### [Task prompt]
What is needed here is an exact repetition of the records below, beginning at the line that has "reg bits: 3,188" and stopping after the line that has "strength 1: 19.5%".
====
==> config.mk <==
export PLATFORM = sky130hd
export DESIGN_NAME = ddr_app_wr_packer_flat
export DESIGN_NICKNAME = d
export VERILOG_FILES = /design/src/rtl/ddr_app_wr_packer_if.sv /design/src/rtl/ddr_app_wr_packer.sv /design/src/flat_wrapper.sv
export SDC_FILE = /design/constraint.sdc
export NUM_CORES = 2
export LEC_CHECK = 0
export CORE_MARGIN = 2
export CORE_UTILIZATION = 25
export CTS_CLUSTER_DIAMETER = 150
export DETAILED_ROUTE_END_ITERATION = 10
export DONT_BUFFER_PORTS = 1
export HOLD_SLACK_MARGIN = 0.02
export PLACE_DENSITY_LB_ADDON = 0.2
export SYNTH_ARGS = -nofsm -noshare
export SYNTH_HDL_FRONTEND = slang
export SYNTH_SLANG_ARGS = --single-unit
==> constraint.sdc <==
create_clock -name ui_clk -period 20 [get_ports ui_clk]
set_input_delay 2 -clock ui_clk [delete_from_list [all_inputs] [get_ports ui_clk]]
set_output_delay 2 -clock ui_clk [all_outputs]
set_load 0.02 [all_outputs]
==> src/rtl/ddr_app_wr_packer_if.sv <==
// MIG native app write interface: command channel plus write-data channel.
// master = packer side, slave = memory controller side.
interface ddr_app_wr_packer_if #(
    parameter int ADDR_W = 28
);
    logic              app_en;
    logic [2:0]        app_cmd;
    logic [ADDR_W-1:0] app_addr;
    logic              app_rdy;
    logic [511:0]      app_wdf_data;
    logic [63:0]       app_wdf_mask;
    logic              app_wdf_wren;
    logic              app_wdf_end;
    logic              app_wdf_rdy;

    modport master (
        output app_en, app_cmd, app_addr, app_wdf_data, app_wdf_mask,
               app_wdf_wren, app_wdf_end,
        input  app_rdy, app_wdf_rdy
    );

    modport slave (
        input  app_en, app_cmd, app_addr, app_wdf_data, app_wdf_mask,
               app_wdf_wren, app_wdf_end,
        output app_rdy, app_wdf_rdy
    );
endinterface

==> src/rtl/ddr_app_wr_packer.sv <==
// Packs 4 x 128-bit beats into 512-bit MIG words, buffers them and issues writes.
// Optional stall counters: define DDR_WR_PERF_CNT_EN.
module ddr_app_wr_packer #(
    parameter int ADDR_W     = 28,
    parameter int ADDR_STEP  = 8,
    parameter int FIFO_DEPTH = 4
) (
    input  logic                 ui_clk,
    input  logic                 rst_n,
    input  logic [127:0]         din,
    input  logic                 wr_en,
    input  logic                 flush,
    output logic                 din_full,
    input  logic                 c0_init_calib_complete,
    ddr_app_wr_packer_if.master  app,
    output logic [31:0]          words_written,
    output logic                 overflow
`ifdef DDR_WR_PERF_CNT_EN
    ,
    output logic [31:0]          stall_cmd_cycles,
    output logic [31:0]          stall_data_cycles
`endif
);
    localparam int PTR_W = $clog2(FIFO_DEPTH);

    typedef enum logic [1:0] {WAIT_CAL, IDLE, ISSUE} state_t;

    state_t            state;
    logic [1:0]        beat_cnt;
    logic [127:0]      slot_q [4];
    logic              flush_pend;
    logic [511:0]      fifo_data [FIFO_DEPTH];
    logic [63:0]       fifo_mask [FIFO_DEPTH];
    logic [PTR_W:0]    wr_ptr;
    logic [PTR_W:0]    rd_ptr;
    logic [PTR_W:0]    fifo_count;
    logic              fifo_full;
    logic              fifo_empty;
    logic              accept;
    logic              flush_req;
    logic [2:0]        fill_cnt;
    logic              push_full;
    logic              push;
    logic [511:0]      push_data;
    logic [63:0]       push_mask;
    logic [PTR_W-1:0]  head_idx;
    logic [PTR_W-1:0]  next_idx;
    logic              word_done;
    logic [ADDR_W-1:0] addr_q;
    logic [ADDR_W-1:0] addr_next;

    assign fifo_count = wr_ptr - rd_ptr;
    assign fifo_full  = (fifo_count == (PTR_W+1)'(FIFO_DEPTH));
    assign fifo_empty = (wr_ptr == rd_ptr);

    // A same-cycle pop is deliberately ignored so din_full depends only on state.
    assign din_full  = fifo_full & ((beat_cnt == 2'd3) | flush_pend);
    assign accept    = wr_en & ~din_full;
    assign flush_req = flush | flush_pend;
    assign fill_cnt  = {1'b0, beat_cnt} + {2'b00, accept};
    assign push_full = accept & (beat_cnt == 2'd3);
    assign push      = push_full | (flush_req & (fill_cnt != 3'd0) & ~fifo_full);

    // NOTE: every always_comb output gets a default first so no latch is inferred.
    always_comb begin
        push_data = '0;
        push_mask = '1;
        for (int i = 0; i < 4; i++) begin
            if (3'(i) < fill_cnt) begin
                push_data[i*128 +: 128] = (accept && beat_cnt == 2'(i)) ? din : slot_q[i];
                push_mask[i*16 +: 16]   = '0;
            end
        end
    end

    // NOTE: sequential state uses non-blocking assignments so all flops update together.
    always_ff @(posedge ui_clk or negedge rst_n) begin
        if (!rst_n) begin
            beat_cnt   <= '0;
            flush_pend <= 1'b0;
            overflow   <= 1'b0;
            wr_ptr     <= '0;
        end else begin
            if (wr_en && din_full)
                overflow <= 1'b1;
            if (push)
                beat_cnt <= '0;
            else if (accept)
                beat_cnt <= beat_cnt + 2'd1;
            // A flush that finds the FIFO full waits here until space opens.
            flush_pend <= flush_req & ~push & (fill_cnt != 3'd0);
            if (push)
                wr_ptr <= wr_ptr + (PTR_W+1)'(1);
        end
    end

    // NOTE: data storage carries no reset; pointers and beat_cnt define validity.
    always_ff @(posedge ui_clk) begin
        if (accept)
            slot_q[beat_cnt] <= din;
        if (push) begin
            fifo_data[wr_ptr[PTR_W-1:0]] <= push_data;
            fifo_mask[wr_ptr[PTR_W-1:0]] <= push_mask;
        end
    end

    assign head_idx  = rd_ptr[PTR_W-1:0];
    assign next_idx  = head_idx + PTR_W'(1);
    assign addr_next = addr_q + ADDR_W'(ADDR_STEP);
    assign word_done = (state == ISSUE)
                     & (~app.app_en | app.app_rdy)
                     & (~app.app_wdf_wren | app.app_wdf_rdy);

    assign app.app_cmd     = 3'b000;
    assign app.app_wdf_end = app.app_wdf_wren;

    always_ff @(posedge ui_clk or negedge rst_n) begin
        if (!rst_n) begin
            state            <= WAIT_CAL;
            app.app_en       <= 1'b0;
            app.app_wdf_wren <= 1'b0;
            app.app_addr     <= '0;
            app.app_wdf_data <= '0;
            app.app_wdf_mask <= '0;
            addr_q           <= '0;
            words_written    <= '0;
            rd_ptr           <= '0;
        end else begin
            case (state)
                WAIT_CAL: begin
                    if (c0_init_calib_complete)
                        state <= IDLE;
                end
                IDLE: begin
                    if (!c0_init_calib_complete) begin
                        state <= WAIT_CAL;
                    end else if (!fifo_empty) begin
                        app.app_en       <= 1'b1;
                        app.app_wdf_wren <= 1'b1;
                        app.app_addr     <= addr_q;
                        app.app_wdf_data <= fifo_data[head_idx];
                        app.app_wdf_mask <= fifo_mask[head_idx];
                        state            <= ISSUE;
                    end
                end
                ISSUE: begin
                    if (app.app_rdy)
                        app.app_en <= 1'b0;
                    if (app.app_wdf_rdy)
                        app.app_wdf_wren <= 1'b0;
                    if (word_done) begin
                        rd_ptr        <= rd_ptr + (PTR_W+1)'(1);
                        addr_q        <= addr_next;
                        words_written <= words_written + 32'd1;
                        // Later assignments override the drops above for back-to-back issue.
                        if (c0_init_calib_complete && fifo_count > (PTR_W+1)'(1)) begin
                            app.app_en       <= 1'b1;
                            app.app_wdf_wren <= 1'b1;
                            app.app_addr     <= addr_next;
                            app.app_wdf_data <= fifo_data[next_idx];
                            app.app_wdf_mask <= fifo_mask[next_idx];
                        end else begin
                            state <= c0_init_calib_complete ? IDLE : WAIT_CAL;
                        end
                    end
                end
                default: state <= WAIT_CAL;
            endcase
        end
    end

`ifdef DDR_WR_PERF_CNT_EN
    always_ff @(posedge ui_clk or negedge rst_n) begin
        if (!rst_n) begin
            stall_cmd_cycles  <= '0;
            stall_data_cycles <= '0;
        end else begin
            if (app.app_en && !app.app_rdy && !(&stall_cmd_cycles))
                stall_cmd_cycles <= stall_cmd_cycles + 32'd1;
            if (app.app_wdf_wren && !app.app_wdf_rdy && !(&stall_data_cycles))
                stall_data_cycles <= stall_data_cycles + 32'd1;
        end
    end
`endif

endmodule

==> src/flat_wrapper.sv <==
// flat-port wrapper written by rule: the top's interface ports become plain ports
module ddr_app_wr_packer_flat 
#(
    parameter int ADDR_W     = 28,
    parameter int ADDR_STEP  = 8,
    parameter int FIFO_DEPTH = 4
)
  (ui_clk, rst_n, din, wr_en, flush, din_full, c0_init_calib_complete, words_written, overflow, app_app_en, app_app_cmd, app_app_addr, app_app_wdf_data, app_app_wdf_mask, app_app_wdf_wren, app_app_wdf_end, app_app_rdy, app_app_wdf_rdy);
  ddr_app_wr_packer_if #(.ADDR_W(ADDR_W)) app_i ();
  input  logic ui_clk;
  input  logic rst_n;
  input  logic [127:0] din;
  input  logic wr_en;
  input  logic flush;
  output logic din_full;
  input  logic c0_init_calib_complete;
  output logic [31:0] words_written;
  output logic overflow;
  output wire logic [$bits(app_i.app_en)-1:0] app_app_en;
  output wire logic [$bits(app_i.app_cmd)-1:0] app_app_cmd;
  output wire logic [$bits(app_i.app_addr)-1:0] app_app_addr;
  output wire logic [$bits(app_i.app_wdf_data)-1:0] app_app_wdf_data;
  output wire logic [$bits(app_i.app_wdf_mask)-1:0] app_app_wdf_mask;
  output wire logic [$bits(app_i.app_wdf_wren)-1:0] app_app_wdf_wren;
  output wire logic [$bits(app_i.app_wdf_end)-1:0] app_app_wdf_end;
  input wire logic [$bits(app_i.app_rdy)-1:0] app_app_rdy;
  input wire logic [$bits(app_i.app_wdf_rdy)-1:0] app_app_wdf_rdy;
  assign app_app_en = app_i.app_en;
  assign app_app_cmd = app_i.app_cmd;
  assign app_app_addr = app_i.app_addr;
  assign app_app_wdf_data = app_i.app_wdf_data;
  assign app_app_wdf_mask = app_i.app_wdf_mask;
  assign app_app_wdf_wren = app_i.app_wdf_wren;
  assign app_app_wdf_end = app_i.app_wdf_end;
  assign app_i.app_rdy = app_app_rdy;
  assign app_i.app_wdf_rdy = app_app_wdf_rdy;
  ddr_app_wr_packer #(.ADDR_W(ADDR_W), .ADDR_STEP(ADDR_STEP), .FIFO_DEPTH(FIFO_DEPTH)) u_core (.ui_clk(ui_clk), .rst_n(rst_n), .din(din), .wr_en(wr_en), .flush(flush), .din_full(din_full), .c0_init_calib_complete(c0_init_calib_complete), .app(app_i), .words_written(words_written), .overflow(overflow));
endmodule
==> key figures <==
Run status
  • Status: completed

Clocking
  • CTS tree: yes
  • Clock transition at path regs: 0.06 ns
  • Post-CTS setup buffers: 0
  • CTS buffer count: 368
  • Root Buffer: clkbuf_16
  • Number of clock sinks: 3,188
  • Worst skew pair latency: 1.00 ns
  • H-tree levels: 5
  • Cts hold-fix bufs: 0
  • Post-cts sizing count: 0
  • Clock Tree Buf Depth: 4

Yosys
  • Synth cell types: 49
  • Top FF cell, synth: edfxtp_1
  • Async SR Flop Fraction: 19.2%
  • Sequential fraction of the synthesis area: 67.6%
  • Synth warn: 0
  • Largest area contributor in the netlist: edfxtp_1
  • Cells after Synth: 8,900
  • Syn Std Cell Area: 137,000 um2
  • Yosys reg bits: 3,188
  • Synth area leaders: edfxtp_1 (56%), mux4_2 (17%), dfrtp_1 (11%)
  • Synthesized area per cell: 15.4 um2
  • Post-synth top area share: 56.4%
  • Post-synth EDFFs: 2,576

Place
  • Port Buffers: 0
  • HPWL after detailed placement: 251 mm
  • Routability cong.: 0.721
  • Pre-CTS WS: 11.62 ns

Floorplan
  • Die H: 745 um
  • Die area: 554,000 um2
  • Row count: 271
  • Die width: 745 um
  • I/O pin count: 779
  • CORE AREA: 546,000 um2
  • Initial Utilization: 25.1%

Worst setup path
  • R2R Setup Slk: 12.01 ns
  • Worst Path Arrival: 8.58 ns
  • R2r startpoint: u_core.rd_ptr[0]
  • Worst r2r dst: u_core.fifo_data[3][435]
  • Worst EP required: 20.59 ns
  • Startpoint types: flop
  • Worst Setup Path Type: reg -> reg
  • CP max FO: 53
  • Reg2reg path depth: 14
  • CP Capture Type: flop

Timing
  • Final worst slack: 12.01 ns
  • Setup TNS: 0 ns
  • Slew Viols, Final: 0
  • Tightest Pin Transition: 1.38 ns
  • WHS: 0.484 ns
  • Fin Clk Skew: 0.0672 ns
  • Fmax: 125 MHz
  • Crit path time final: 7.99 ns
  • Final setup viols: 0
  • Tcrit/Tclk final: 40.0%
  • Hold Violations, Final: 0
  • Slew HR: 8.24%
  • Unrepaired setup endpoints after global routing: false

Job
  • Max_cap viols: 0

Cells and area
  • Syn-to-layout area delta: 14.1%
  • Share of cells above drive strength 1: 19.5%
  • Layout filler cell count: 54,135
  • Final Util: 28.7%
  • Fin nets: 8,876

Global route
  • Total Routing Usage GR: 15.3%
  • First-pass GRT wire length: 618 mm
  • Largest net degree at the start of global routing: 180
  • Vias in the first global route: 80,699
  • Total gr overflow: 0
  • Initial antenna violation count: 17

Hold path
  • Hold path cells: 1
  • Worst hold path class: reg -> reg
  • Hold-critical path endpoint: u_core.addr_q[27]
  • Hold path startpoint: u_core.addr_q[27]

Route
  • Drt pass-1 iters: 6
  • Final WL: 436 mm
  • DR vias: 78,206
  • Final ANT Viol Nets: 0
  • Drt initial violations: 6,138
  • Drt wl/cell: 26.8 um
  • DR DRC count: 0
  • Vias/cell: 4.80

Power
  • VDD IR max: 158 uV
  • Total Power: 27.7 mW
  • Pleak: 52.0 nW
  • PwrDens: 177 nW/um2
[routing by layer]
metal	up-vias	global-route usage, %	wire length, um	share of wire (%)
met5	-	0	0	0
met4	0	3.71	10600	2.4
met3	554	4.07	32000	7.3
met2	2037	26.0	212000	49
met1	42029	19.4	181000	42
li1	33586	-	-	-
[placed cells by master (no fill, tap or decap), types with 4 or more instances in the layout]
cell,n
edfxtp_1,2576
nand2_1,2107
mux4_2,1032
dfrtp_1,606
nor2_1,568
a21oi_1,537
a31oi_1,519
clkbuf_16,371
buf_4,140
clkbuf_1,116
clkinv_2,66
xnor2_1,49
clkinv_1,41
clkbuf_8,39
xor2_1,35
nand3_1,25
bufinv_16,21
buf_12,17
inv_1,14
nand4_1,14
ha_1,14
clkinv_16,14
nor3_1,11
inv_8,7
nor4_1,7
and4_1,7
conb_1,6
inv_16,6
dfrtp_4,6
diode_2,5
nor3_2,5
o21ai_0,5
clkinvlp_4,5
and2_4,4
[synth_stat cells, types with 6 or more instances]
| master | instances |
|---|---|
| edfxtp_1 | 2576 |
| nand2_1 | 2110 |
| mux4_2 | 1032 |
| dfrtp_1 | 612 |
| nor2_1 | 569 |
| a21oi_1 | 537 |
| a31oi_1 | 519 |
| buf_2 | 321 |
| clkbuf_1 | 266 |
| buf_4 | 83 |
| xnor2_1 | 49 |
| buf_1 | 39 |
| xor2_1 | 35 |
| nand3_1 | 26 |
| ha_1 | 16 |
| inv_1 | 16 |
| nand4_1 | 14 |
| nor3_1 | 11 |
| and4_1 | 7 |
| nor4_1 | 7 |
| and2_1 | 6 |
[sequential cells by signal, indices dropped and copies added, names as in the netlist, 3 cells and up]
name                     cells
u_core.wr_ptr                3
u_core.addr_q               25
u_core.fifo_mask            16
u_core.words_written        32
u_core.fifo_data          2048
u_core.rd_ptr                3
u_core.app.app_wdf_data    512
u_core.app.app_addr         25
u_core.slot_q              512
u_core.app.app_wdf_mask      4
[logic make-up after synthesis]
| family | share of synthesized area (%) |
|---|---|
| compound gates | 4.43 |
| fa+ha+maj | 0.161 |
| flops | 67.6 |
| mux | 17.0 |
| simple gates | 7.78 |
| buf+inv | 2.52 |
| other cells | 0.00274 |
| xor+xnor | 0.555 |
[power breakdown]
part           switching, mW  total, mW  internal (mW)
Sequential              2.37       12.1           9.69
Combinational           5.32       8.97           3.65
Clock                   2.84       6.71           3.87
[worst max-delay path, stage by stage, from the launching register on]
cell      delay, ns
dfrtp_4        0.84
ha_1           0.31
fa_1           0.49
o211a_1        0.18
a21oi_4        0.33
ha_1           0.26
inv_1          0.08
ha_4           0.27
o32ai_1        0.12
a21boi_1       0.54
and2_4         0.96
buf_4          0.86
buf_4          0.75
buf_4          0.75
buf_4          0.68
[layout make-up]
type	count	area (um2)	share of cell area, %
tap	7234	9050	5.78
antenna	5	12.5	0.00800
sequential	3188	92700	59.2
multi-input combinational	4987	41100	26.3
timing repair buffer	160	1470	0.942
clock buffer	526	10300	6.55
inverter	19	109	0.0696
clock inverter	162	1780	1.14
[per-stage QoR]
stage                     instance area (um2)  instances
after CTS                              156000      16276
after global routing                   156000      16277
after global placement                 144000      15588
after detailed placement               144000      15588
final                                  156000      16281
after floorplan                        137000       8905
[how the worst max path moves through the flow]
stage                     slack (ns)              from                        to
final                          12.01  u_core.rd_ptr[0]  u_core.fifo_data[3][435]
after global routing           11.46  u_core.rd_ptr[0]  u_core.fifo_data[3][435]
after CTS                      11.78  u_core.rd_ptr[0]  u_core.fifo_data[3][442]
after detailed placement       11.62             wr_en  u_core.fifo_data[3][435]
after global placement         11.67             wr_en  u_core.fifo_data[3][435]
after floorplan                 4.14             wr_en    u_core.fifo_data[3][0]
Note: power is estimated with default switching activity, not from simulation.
====
### [Response]
  • Yosys reg bits: 3,188
  • Synth area leaders: edfxtp_1 (56%), mux4_2 (17%), dfrtp_1 (11%)
  • Synthesized area per cell: 15.4 um2
  • Post-synth top area share: 56.4%
  • Post-synth EDFFs: 2,576

Place
  • Port Buffers: 0
  • HPWL after detailed placement: 251 mm
  • Routability cong.: 0.721
  • Pre-CTS WS: 11.62 ns

Floorplan
  • Die H: 745 um
  • Die area: 554,000 um2
  • Row count: 271
  • Die width: 745 um
  • I/O pin count: 779
  • CORE AREA: 546,000 um2
  • Initial Utilization: 25.1%

Worst setup path
  • R2R Setup Slk: 12.01 ns
  • Worst Path Arrival: 8.58 ns
  • R2r startpoint: u_core.rd_ptr[0]
  • Worst r2r dst: u_core.fifo_data[3][435]
  • Worst EP required: 20.59 ns
  • Startpoint types: flop
  • Worst Setup Path Type: reg -> reg
  • CP max FO: 53
  • Reg2reg path depth: 14
  • CP Capture Type: flop

Timing
  • Final worst slack: 12.01 ns
  • Setup TNS: 0 ns
  • Slew Viols, Final: 0
  • Tightest Pin Transition: 1.38 ns
  • WHS: 0.484 ns
  • Fin Clk Skew: 0.0672 ns
  • Fmax: 125 MHz
  • Crit path time final: 7.99 ns
  • Final setup viols: 0
  • Tcrit/Tclk final: 40.0%
  • Hold Violations, Final: 0
  • Slew HR: 8.24%
  • Unrepaired setup endpoints after global routing: false

Job
  • Max_cap viols: 0

Cells and area
  • Syn-to-layout area delta: 14.1%
  • Share of cells above drive strength 1: 19.5%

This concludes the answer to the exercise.